» WHAT IS NEEDED:
Set down exactly the lines below between the line holding "cell families (layout" and the line holding "and+or+nand+nor,949,949,7.12", inclusive; no other line belongs in the answer.

» STORED DATA:
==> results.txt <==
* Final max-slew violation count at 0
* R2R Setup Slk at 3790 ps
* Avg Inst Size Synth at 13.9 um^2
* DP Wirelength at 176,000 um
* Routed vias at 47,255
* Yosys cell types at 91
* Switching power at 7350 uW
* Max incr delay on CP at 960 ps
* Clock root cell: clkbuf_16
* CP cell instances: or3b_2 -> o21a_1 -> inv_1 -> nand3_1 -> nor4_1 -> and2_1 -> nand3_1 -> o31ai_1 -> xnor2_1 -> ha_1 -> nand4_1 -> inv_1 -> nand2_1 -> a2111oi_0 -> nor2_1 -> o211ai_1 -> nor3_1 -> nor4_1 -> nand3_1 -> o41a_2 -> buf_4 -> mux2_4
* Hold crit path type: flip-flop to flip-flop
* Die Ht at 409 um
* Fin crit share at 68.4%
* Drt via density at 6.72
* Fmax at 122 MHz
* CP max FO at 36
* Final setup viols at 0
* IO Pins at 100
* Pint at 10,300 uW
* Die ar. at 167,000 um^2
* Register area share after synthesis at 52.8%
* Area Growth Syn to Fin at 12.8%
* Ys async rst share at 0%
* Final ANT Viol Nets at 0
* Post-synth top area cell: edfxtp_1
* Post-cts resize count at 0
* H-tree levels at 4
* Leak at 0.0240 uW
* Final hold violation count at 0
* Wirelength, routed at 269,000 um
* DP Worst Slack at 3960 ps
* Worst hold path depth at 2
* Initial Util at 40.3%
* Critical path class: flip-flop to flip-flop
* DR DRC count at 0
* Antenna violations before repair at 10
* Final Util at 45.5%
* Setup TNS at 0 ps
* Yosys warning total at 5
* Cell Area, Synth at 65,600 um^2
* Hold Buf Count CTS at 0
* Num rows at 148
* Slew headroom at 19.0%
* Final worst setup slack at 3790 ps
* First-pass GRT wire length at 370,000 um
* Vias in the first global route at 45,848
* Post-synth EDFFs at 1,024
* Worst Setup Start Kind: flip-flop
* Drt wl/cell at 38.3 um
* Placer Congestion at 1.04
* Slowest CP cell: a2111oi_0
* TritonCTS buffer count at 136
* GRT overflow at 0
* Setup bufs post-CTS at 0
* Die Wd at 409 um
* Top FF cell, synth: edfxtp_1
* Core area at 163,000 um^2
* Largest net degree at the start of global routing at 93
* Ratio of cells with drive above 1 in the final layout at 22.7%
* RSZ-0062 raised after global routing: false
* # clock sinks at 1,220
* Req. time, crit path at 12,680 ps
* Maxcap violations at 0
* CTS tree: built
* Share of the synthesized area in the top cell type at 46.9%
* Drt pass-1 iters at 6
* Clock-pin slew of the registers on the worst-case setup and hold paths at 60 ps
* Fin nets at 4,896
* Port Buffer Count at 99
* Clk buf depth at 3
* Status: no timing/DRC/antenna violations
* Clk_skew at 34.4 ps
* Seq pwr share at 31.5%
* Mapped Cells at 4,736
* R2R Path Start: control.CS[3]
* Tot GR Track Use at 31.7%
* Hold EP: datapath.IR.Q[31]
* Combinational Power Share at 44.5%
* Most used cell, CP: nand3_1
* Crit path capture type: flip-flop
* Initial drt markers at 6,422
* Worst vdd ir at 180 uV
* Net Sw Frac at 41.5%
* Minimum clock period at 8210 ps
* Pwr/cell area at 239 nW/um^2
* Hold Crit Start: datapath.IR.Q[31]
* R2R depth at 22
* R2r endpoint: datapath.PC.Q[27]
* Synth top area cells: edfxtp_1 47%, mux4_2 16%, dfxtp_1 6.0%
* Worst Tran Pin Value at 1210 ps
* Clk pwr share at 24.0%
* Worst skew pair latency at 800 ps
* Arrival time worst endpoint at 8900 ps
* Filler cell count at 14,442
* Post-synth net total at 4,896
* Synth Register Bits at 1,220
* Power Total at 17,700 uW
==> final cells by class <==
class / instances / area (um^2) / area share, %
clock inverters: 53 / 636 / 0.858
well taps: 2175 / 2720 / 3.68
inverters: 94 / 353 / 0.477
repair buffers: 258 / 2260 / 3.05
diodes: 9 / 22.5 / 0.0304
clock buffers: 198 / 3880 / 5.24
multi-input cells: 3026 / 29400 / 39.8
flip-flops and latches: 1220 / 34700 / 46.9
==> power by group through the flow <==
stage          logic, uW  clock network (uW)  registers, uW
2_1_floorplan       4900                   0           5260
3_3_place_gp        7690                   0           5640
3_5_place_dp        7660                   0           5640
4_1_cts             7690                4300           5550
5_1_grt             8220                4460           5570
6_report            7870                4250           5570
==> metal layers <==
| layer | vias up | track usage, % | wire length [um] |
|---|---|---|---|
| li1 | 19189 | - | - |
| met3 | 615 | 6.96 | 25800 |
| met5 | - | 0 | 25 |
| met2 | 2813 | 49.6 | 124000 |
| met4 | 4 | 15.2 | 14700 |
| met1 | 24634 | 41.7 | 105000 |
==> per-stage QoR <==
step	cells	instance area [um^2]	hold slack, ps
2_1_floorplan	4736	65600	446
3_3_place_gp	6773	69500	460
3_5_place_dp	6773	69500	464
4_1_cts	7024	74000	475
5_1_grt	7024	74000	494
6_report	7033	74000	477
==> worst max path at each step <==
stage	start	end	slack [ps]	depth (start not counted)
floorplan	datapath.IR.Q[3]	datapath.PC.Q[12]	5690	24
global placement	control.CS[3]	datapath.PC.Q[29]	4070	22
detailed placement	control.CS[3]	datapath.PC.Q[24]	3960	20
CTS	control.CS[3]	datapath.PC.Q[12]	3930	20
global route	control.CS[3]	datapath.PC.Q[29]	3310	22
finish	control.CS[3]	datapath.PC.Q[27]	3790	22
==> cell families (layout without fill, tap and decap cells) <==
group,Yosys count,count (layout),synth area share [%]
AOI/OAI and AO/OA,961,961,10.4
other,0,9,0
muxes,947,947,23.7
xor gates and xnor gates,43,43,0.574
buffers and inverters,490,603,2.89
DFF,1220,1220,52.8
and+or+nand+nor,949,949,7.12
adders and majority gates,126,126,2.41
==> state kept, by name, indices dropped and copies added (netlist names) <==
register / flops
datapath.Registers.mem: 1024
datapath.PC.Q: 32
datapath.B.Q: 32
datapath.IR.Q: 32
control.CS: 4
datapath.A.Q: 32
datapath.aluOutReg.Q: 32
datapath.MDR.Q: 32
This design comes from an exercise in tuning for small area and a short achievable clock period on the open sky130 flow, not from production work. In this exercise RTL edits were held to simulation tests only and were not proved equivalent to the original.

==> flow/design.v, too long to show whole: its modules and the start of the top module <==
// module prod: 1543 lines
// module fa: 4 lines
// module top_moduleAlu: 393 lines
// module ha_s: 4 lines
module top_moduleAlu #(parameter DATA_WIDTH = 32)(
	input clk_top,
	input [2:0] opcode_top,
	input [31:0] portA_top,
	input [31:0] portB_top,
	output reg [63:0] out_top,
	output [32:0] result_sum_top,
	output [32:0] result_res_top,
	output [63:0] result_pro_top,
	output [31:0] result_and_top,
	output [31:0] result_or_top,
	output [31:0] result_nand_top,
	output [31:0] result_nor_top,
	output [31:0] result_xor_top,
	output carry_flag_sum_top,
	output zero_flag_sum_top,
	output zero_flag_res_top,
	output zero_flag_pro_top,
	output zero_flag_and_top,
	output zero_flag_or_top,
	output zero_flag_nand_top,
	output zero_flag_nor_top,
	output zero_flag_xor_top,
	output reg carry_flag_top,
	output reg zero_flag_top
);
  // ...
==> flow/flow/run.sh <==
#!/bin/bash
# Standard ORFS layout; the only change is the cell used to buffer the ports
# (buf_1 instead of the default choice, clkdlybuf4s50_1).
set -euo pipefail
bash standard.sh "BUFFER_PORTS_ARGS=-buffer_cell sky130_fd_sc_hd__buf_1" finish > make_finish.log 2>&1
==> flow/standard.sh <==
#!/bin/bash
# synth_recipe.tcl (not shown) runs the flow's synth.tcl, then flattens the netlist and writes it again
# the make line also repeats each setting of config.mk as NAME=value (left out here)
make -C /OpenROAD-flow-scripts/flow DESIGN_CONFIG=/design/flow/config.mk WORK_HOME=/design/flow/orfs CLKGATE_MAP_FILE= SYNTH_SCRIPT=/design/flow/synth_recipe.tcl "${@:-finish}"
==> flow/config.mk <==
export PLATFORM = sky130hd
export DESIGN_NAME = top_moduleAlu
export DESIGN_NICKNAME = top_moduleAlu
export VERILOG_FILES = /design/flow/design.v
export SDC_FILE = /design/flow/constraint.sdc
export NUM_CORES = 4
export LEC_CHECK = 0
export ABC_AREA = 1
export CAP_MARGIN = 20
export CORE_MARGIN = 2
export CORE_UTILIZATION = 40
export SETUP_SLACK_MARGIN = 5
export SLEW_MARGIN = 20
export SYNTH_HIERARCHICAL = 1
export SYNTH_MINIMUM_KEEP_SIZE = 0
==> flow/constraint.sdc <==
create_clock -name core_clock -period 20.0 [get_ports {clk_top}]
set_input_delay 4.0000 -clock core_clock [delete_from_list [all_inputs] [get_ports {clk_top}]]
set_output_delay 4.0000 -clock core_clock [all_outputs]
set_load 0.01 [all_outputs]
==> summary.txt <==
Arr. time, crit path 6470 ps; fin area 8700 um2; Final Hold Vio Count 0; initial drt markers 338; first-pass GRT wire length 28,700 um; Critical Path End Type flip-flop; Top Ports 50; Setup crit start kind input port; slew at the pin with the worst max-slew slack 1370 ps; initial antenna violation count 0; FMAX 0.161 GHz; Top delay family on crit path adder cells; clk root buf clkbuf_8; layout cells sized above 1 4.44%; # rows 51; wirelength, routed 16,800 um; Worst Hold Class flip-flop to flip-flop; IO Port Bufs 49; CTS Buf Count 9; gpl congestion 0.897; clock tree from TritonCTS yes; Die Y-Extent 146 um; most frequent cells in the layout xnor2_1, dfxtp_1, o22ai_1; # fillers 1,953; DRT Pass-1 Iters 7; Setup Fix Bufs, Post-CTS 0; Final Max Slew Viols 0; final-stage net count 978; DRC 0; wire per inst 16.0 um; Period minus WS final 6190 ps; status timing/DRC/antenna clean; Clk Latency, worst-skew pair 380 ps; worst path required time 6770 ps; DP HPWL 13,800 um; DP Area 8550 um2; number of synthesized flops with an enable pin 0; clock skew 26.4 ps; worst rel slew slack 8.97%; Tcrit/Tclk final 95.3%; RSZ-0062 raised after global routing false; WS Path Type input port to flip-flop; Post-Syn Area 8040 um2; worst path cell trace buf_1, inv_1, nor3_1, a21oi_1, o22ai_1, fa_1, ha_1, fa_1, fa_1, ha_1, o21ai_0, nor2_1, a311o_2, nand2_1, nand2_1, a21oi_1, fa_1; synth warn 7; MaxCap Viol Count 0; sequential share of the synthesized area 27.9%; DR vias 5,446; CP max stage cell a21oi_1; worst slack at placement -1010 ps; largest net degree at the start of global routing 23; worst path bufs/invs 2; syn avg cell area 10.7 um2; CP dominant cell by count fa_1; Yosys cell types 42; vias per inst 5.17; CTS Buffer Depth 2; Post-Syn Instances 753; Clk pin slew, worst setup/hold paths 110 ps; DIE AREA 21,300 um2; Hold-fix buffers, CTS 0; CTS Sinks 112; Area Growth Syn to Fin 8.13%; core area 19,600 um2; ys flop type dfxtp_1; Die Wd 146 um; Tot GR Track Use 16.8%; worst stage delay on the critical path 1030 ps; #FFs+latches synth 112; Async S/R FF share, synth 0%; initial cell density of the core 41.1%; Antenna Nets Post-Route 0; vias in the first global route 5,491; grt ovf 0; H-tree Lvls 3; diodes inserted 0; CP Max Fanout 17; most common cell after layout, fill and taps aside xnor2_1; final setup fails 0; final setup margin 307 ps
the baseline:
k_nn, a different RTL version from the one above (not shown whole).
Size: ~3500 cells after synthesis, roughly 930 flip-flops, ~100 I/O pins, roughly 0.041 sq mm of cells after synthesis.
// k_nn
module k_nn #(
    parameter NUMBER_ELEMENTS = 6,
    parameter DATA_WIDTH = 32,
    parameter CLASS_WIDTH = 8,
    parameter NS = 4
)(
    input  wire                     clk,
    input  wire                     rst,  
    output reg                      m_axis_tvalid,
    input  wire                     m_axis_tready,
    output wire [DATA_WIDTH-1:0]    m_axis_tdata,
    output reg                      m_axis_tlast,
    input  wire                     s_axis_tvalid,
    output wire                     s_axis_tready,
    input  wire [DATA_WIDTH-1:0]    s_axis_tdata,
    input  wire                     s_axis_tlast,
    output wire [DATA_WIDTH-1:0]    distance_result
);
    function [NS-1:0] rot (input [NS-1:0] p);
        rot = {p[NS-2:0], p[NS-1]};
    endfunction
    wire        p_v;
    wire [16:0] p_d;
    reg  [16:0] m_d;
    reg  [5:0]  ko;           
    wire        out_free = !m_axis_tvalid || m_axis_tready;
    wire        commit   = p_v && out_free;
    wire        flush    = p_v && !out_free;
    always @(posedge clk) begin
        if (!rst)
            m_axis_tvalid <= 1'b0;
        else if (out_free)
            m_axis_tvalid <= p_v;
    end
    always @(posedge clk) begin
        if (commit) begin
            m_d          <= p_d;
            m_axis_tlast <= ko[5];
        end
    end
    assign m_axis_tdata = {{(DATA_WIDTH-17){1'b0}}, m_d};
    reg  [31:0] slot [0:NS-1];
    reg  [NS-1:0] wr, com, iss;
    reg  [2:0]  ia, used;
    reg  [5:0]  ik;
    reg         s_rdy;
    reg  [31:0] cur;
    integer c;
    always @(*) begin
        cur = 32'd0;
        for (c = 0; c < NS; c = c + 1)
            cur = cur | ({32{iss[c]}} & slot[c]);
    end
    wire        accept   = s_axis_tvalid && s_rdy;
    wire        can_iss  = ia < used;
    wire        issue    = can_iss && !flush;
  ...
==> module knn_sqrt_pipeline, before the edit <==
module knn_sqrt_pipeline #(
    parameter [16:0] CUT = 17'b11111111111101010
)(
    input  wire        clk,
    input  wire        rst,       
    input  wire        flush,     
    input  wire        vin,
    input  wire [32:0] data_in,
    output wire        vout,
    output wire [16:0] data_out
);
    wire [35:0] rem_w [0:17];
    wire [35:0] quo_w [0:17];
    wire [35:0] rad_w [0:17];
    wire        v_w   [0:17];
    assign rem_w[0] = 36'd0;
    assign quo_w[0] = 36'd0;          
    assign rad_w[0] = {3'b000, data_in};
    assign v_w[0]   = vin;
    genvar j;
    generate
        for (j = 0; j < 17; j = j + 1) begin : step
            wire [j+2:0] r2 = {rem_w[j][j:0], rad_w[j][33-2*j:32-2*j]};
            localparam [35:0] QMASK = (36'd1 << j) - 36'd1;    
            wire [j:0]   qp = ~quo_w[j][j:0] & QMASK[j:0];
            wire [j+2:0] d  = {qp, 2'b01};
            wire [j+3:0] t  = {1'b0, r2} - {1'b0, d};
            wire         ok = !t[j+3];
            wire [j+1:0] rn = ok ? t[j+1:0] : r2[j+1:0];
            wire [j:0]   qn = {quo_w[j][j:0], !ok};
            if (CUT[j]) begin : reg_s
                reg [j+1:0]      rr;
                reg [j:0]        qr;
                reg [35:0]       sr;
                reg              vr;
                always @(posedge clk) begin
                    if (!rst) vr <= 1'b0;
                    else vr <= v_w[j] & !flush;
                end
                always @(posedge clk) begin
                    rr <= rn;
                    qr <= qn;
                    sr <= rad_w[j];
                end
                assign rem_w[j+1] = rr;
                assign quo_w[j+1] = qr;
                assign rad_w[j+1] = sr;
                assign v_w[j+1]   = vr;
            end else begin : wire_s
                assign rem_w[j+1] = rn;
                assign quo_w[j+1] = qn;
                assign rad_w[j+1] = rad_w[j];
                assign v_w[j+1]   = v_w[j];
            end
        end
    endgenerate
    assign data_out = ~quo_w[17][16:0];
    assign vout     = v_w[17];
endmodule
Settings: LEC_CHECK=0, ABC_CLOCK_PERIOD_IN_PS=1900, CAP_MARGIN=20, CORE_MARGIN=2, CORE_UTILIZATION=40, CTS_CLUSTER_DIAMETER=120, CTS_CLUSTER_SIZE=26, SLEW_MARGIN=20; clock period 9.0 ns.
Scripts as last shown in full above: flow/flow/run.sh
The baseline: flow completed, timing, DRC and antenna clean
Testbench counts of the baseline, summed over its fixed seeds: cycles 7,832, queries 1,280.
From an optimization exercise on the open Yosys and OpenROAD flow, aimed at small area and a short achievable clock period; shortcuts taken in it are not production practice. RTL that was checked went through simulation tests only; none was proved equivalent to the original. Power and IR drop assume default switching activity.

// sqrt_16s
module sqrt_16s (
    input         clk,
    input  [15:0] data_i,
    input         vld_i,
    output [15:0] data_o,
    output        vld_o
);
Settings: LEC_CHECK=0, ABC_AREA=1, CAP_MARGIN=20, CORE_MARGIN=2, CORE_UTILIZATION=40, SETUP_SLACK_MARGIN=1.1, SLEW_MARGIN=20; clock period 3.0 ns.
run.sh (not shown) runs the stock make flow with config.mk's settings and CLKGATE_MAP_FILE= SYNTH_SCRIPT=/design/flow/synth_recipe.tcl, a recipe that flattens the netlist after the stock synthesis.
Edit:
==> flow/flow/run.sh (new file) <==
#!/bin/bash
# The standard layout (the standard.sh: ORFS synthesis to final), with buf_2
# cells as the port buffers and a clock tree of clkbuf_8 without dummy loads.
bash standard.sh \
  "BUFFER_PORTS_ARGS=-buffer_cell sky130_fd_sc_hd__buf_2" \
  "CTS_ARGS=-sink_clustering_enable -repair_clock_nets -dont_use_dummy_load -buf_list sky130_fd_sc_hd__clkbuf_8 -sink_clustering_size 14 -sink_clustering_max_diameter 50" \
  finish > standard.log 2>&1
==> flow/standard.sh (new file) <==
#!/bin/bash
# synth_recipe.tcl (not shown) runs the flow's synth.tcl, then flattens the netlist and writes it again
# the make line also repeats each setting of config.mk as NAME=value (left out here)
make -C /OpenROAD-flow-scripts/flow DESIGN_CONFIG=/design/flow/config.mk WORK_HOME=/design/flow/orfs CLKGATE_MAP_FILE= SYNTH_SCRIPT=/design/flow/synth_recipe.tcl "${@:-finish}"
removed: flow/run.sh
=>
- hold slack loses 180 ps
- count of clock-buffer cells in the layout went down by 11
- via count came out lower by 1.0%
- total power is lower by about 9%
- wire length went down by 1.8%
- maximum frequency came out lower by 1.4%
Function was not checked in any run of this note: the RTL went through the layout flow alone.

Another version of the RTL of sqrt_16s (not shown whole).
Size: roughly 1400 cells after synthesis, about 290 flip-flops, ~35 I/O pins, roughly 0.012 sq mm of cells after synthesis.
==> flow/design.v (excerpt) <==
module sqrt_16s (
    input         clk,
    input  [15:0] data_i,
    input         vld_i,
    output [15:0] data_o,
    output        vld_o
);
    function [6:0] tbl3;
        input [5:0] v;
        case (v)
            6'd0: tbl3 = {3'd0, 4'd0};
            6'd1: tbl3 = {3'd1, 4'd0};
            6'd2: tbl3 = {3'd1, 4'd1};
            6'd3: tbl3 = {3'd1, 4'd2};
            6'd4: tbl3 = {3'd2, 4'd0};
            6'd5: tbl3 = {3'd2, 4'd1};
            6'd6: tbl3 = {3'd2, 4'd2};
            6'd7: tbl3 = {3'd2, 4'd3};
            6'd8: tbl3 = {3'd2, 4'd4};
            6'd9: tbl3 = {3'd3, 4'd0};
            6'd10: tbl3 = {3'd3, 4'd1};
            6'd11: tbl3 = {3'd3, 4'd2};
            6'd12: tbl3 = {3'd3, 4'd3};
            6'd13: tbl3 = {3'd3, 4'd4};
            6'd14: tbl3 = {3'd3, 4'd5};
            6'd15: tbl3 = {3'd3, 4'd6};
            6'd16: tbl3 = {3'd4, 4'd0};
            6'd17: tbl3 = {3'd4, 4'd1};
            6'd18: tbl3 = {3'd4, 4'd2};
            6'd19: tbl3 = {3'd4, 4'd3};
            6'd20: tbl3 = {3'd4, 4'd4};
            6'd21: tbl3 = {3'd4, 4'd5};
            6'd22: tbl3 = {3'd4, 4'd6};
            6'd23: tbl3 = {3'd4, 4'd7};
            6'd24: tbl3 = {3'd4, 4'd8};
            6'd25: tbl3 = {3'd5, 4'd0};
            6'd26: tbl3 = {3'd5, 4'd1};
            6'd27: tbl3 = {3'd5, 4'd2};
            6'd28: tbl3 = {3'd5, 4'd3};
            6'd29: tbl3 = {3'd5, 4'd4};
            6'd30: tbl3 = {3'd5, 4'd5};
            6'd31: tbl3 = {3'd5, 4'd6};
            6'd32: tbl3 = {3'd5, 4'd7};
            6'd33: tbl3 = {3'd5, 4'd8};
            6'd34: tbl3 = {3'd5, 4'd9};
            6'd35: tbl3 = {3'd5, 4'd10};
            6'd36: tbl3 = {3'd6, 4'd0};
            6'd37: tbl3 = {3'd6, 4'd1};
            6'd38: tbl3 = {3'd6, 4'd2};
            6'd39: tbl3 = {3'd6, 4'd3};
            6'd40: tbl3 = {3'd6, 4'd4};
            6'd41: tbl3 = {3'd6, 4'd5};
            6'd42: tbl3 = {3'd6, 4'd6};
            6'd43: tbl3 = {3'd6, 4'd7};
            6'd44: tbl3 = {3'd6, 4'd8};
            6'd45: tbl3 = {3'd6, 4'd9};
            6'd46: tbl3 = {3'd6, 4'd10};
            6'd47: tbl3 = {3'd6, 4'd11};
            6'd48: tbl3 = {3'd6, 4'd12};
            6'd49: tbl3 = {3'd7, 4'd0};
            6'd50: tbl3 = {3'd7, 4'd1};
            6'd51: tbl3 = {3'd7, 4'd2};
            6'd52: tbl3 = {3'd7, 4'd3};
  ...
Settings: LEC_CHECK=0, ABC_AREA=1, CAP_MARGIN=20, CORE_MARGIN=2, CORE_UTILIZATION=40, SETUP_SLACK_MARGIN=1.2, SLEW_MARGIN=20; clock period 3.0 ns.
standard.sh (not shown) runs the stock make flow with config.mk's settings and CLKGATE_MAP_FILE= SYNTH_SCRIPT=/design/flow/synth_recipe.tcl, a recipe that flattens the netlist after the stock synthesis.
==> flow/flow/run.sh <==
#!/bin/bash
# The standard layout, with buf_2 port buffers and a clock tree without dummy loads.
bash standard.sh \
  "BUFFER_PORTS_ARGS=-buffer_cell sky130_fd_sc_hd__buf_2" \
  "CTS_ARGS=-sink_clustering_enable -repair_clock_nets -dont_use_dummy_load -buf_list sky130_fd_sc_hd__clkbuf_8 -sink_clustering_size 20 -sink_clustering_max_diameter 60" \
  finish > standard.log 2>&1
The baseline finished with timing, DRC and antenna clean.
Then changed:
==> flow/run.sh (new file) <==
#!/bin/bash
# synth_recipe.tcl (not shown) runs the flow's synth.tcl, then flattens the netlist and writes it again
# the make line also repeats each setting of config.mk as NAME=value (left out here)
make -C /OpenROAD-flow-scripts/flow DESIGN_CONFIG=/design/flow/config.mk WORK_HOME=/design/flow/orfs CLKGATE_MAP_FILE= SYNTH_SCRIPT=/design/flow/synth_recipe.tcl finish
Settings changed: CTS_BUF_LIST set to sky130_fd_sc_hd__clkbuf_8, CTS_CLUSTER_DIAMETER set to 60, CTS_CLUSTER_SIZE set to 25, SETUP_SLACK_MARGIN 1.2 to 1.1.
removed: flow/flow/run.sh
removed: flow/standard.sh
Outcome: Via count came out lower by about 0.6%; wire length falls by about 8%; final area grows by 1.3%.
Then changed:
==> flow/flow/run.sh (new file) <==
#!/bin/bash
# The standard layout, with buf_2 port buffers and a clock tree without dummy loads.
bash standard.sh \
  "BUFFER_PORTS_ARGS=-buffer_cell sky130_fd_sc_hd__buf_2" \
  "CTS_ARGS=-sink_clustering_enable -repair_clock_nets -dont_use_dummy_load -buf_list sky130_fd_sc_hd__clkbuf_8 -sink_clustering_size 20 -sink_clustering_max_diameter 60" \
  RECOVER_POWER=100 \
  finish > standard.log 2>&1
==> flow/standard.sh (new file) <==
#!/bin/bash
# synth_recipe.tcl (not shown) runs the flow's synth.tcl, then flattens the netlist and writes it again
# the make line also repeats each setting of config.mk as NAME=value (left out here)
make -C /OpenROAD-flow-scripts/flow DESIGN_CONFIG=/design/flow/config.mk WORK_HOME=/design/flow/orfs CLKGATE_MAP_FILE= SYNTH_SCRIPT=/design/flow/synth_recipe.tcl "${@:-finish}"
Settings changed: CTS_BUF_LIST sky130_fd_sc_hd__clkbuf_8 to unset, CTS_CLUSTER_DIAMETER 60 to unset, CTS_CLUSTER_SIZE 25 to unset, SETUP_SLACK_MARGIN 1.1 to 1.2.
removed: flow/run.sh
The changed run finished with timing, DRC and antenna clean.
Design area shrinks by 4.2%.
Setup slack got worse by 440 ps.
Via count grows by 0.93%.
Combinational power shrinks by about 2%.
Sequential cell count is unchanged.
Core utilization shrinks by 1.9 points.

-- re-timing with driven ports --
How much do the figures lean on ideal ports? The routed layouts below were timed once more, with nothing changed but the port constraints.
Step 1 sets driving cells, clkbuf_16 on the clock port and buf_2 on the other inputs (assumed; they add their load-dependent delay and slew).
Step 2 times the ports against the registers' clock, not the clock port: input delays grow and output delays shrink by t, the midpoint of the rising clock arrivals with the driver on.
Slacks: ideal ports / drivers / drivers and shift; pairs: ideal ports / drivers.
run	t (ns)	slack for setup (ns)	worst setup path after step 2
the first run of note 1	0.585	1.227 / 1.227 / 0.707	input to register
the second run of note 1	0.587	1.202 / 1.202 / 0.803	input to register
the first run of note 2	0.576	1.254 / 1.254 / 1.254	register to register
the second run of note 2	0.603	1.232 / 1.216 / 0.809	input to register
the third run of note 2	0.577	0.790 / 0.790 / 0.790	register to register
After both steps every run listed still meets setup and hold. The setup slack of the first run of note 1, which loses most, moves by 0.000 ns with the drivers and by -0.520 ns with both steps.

» TASK RESULT:
==> cell families (layout without fill, tap and decap cells) <==
group,Yosys count,count (layout),synth area share [%]
AOI/OAI and AO/OA,961,961,10.4
other,0,9,0
muxes,947,947,23.7
xor gates and xnor gates,43,43,0.574
buffers and inverters,490,603,2.89
DFF,1220,1220,52.8
and+or+nand+nor,949,949,7.12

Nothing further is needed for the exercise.